The circumstances under which Mr. Dumas performed the lead in “The Call” were stressful. The morning of its premiere was just an ordinary day — hectic, but ordinary — when he noticed that Masazumi Chaya, the group’s associate artistic director, was watching company class. That was odd enough, but stranger still was that Mr. Chaya was watching him.

[Read our review of “The Call,” a Critic’s Pick.]

It turned out that Jamar Roberts, scheduled to dance the lead, was injured, and Mr. Brown, the choreographer, wanted Mr. Dumas to take over. Mr. Dumas was panicked. He didn’t know the steps; his focus had been on his part in the dance’s trio.

“I had to basically learn it within an hour,” Mr. Dumas said. “I was like, ‘I’m not ready, I’m not ready.’” But Mr. Brown pulled him aside. “When he asked me, I couldn’t say no,” said Mr. Dumas, who used to be a member of Mr. Brown’s company. “You don’t say no to Ron.”

The two first worked together when Mr. Dumas was a student at the Ailey school. After Mr. Dumas completed two years with Ailey II, the company’s junior division, he joined Mr. Brown’s troupe. “I just waited my turn,” Mr. Brown said.

Mr. Dumas knows about waiting his turn: His path to the main company hasn’t been a direct one. After his AileyCamp experience, he attended the Chicago Academy for the Arts as well as at the Russell Talbert Dance Studio, where he continued his training after school. There, his focus was ballet. “I was in the studio until about 9 p.m. every day, even sometimes on Sundays.”
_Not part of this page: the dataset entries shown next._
===== src/rtl/alu_ctrl_pkg.sv =====
// Shared definitions for the ALU-control stage:
//   - 5-bit ALU control codes
//   - alu_op class encodings
//   - mult/div FSM state type
//   - small classification helpers
package alu_ctrl_pkg;

  localparam int unsigned CTRL_W = 5;

  localparam logic [CTRL_W-1:0] CTRL_AND     = 5'b00000;
  localparam logic [CTRL_W-1:0] CTRL_OR      = 5'b00001;
  localparam logic [CTRL_W-1:0] CTRL_ADD     = 5'b00010;
  localparam logic [CTRL_W-1:0] CTRL_ADDU    = 5'b00011;
  localparam logic [CTRL_W-1:0] CTRL_NOR     = 5'b00100;
  localparam logic [CTRL_W-1:0] CTRL_XOR     = 5'b00101;
  localparam logic [CTRL_W-1:0] CTRL_SLL     = 5'b00110;
  localparam logic [CTRL_W-1:0] CTRL_SUB     = 5'b00111;
  localparam logic [CTRL_W-1:0] CTRL_SUBU    = 5'b01000;
  localparam logic [CTRL_W-1:0] CTRL_SLT     = 5'b01001;
  localparam logic [CTRL_W-1:0] CTRL_SRL     = 5'b01010;
  localparam logic [CTRL_W-1:0] CTRL_SRA     = 5'b01011;
  localparam logic [CTRL_W-1:0] CTRL_LUI     = 5'b01100;
  localparam logic [CTRL_W-1:0] CTRL_LB      = 5'b01101;
  localparam logic [CTRL_W-1:0] CTRL_LH      = 5'b01110;
  localparam logic [CTRL_W-1:0] CTRL_LBU     = 5'b01111;
  localparam logic [CTRL_W-1:0] CTRL_LHU     = 5'b10000;
  localparam logic [CTRL_W-1:0] CTRL_SRAV    = 5'b10001;
  localparam logic [CTRL_W-1:0] CTRL_SLLV    = 5'b10010;
  localparam logic [CTRL_W-1:0] CTRL_SRLV    = 5'b10011;
  localparam logic [CTRL_W-1:0] CTRL_SLTU    = 5'b10100;
  localparam logic [CTRL_W-1:0] CTRL_MULT    = 5'b10101;
  localparam logic [CTRL_W-1:0] CTRL_MULTU   = 5'b10110;
  localparam logic [CTRL_W-1:0] CTRL_DIV     = 5'b10111;
  localparam logic [CTRL_W-1:0] CTRL_DIVU    = 5'b11000;
  localparam logic [CTRL_W-1:0] CTRL_MFHI    = 5'b11001;
  localparam logic [CTRL_W-1:0] CTRL_MFLO    = 5'b11010;
  localparam logic [CTRL_W-1:0] CTRL_INVALID = 5'b11111;

  localparam logic [2:0] ALU_OP_MEM   = 3'b000;
  localparam logic [2:0] ALU_OP_BR    = 3'b001;
  localparam logic [2:0] ALU_OP_RTYPE = 3'b010;
  localparam logic [2:0] ALU_OP_ITYPE = 3'b011;

  typedef enum logic [1:0] {
    StIdle = 2'd0,
    StBusy = 2'd1,
    StDone = 2'd2
  } md_state_e;

  // Ops that occupy the multi-cycle mult/div unit.
  function automatic logic is_md_code(input logic [CTRL_W-1:0] code);
    return (code == CTRL_MULT) || (code == CTRL_MULTU) ||
           (code == CTRL_DIV)  || (code == CTRL_DIVU);
  endfunction

  // Ops that touch HI/LO and must wait for an in-flight mult/div.
  function automatic logic is_hilo_code(input logic [CTRL_W-1:0] code);
    return is_md_code(code) || (code == CTRL_MFHI) || (code == CTRL_MFLO);
  endfunction

endpackage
Before he trained at the Ailey school, he was briefly a member of Garth Fagan Dance. After leaving Mr. Brown’s company, he was weighing his options: He was an instructor at Barry’s Bootcamp, and had started acting classes. But there was an Ailey audition and he decided to go. It was his fifth try, and there was only one male spot open.

“I always thought if I got into the company it would be during this mass exodus when there were maybe four spots,” he said. “I never thought that I would be the one guy. Because I wasn’t the tall guy. I wasn’t the leggy guy. I was never that dancer known for the tricks and the things you would associate Ailey with.”

Yet for Mr. Brown, he has a kind of passionate humility. “He goes for broke, but not like he’s trying to impress you — and not like he even knows,” he said. “He takes over the stage and is still kind of unassuming. He doesn’t dance small and he doesn’t apologize when he’s dancing. It’s like butter and fire at the same time.”

This season, Mr. Dumas said he was grateful to spend so much time in the studio with choreographers like Mr. Brown, Mr. Harris and Twyla Tharp, who worked with him closely on “The Golden Section” (1981). The day she arrived was a memorable one. “I open the piece and as soon as I went across the floor, she stopped the music,” he said. “I said, Oh God, this is the most embarrassing thing. She came to me and said: ‘Look at me. You’re holding back.’”

He started over; she stopped the music again and told him again, more firmly, that he was holding back. “And then I did it” — he snapped his fingers — “I don’t know what clicked in. She said, ‘That’s what I’m talking about.’ She kind of broke me down.”

Ms. Tharp worked with the company for a week and spent so much time with Mr. Dumas that Mr. Battle said he wondered, “Is she going to take him and leave with him?” She taught him about daring: The difference between simply performing a role and dancing like you’re not afraid to fall down.

But while Mr. Dumas is enjoying such challenges, he said he’s not one of those dancers who plans to stay in the company for 20 years. “Hell, no,” he said, laughing. But “only because there are so many other things that I want to do dance-wise — and everything else.”

At the same time, he knows that, well, you never know. He said he was shocked when Mr. Battle hired him.

“I did have an emotional moment because I thought back to being an Ailey camper,” he said of learning the news in Mr. Battle’s office. “I still have his handkerchief. He told me that he liked my dancing and that he had no idea that I was coming. There were no preconceived ideas or notions — I wasn’t on the radar. I just came in and he said, ‘Wow — O.K., I’ll go with him.’ I’m so glad he took the chance.”